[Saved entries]
"""

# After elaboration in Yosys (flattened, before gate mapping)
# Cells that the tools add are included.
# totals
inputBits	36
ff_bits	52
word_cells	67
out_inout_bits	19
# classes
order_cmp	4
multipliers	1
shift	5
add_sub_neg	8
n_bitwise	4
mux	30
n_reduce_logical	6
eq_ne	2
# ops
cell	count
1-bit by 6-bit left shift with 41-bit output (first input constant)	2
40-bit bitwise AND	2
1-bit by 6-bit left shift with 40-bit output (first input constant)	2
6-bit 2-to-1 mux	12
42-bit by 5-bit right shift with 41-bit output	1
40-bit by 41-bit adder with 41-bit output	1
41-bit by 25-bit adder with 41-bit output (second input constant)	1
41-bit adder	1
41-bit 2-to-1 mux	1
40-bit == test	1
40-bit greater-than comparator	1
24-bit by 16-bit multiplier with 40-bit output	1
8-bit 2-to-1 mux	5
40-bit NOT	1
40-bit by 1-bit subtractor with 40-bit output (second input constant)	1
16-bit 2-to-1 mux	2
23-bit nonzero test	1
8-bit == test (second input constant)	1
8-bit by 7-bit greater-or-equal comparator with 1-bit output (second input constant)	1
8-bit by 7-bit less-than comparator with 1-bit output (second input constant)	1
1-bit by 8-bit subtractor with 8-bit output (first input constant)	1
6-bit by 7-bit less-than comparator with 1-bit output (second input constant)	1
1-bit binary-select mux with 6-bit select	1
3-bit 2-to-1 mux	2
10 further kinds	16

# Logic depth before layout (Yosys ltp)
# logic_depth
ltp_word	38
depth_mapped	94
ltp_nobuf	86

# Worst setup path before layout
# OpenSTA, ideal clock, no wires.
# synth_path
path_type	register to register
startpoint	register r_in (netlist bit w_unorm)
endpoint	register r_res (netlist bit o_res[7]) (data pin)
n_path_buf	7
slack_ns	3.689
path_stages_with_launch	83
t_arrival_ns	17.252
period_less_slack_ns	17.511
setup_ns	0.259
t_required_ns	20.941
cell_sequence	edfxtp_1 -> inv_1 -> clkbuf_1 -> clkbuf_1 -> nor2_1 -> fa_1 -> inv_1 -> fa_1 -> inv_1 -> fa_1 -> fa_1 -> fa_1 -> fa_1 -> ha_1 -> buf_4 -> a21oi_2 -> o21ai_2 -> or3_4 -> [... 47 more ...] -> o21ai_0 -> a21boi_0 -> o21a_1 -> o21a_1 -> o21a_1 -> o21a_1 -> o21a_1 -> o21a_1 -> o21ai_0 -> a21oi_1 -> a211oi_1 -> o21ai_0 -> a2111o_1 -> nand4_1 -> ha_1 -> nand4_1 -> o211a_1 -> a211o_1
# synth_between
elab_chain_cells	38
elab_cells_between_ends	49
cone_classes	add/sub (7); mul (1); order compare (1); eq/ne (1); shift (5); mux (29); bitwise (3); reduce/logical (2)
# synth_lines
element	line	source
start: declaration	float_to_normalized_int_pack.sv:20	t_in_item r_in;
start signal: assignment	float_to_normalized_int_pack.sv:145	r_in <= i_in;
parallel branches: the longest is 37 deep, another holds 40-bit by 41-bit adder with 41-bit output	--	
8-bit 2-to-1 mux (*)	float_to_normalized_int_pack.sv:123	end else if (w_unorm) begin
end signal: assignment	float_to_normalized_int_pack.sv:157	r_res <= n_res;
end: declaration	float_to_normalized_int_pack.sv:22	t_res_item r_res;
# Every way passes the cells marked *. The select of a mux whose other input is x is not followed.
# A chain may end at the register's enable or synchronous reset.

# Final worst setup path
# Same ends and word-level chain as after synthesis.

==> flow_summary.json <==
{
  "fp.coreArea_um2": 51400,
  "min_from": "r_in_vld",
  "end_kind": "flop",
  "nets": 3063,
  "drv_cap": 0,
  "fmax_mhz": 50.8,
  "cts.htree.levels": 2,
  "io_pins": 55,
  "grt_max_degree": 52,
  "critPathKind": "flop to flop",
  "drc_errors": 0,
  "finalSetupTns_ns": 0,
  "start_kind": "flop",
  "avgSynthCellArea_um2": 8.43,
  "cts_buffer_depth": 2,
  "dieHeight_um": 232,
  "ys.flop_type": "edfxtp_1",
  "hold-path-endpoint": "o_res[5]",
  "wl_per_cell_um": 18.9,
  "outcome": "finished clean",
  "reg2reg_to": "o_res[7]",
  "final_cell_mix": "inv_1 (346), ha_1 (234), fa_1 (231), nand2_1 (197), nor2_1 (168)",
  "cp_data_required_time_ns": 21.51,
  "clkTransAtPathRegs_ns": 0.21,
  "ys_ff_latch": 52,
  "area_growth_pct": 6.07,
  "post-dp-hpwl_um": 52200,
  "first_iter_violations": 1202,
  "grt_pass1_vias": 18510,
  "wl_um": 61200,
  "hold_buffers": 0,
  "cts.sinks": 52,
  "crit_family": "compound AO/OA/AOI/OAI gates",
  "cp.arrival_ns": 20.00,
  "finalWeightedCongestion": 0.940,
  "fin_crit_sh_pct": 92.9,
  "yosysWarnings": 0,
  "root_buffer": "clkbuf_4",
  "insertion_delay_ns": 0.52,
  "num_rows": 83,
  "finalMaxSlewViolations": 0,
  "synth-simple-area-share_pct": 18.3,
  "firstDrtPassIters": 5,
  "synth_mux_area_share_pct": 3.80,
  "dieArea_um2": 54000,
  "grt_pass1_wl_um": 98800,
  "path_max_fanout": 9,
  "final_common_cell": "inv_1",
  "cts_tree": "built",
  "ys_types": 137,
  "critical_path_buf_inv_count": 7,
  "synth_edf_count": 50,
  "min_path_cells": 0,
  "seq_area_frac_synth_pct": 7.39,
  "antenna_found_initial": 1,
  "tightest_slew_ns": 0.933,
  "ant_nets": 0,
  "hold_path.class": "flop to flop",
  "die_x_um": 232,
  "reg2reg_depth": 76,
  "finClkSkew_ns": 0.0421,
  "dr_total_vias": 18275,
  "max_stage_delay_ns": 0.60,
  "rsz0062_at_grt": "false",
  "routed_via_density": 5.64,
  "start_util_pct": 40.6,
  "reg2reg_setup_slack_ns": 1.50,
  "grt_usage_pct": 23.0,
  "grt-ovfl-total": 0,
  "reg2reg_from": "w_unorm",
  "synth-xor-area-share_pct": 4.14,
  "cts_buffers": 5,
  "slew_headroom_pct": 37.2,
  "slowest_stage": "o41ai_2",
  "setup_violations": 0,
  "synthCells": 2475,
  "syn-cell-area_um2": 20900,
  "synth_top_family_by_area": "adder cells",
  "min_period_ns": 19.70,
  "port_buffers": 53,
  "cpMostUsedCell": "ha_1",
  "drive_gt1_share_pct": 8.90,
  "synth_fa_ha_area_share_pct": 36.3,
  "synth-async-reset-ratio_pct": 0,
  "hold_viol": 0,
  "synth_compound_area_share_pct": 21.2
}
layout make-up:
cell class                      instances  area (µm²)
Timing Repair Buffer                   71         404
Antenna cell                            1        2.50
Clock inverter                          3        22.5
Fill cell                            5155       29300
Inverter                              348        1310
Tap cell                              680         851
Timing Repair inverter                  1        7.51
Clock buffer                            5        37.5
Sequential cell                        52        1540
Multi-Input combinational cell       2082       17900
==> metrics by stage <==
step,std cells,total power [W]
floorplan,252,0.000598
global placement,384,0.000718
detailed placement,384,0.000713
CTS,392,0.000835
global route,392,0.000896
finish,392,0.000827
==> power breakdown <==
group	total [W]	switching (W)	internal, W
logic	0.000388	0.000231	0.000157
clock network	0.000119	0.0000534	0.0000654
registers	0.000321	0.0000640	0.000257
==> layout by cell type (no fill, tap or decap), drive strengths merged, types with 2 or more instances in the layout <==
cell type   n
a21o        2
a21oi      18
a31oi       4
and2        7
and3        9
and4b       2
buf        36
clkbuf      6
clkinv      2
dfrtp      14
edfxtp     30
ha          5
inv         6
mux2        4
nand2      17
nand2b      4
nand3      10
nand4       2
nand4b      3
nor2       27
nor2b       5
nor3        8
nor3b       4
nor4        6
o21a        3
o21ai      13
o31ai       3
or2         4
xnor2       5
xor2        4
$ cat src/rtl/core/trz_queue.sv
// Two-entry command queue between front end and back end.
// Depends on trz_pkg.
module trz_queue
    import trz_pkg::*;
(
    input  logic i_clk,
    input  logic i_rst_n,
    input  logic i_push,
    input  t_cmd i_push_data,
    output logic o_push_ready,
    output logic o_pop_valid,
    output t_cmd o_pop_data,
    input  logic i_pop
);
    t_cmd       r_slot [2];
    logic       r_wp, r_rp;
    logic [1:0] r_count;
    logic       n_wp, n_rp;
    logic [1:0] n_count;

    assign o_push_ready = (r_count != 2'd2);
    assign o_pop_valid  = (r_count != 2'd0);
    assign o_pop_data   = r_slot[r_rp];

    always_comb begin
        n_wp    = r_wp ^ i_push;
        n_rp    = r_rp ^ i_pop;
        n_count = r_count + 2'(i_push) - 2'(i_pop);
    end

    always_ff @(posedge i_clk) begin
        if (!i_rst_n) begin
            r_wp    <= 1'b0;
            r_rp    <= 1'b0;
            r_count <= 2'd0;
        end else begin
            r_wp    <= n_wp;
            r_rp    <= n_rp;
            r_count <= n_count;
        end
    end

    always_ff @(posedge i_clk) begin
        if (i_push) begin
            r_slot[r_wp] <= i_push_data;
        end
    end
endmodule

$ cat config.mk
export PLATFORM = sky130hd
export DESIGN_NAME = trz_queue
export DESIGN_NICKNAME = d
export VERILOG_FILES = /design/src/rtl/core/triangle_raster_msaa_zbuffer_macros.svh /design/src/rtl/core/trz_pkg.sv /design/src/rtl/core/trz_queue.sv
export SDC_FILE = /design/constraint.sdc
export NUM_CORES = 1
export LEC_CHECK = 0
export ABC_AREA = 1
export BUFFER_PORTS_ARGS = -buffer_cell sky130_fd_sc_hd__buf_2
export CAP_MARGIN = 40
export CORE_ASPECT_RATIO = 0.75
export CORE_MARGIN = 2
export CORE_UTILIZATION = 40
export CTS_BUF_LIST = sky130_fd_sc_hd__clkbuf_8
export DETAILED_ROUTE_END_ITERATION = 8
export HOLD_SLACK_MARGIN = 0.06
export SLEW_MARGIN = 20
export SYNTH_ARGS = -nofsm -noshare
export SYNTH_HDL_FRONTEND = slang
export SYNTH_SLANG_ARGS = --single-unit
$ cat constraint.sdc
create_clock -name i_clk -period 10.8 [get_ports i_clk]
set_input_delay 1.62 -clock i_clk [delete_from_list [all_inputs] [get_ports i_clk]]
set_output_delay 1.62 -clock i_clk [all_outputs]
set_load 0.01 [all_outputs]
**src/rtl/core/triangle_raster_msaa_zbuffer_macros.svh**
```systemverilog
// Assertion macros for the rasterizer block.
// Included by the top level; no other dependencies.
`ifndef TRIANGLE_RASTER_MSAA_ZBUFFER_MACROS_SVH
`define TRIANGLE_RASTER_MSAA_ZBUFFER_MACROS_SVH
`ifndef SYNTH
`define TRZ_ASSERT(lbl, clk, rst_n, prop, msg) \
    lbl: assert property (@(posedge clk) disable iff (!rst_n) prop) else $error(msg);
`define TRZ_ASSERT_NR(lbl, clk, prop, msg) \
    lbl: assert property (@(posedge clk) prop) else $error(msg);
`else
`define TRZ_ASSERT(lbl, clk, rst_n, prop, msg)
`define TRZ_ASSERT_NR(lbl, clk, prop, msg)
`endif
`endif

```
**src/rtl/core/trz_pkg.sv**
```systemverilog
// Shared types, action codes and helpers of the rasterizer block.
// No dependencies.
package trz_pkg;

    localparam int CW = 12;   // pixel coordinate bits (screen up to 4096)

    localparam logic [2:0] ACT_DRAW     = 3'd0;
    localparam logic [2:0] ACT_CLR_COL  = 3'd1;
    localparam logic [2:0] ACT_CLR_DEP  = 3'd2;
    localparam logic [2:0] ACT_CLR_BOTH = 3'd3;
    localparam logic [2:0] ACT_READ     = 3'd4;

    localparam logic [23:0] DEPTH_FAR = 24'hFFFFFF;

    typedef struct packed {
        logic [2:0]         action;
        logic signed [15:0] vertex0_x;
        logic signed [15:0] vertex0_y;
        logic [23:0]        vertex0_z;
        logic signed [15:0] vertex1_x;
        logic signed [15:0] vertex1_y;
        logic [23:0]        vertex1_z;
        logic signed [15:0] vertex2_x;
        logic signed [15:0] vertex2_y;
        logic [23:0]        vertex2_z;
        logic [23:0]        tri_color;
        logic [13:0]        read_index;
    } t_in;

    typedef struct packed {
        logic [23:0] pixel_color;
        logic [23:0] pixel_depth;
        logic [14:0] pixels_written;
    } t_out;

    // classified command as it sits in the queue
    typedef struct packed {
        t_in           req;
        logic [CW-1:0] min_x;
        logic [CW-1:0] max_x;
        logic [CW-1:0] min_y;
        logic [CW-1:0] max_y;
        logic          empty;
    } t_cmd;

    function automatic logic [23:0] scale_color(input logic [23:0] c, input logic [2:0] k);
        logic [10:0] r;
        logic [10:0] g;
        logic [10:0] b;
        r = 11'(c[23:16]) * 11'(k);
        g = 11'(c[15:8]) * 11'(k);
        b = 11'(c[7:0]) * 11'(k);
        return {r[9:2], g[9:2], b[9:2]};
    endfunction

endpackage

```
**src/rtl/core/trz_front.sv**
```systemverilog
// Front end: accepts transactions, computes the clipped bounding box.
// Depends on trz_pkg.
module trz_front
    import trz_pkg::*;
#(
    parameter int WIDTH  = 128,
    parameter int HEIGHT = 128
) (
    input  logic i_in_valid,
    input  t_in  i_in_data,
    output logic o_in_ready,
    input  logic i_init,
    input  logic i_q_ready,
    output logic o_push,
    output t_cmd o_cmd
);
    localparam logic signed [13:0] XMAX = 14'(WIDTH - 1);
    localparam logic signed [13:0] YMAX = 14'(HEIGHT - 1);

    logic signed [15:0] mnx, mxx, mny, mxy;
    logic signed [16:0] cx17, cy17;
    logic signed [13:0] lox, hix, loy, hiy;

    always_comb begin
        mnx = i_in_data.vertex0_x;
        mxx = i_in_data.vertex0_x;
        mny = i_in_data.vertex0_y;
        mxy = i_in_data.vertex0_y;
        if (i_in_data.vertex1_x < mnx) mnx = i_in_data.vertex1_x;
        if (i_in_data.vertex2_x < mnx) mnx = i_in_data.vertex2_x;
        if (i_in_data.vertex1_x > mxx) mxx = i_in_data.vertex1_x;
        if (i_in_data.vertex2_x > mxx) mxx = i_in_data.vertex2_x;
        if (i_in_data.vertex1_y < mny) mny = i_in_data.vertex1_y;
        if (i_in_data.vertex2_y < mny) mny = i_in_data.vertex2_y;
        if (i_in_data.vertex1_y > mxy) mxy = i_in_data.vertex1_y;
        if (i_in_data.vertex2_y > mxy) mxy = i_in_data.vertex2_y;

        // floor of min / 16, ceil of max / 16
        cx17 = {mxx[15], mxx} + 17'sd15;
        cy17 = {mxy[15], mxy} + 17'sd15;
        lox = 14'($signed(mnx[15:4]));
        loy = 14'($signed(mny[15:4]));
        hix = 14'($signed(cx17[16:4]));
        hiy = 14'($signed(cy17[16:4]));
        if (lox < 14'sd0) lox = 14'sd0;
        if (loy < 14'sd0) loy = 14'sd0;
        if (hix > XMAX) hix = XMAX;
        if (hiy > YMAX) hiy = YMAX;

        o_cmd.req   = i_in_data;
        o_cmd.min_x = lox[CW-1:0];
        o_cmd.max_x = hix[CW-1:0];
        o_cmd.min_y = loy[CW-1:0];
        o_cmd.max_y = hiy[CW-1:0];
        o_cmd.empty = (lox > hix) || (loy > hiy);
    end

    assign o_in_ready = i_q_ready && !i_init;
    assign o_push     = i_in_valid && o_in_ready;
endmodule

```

"""

AIM OF THE EXERCISE
Please go through the data above and copy each line containing the word "signal".

SOLUTION FOR THIS PROBLEM
start signal: assignment	float_to_normalized_int_pack.sv:145	r_in <= i_in;
end signal: assignment	float_to_normalized_int_pack.sv:157	r_res <= n_res;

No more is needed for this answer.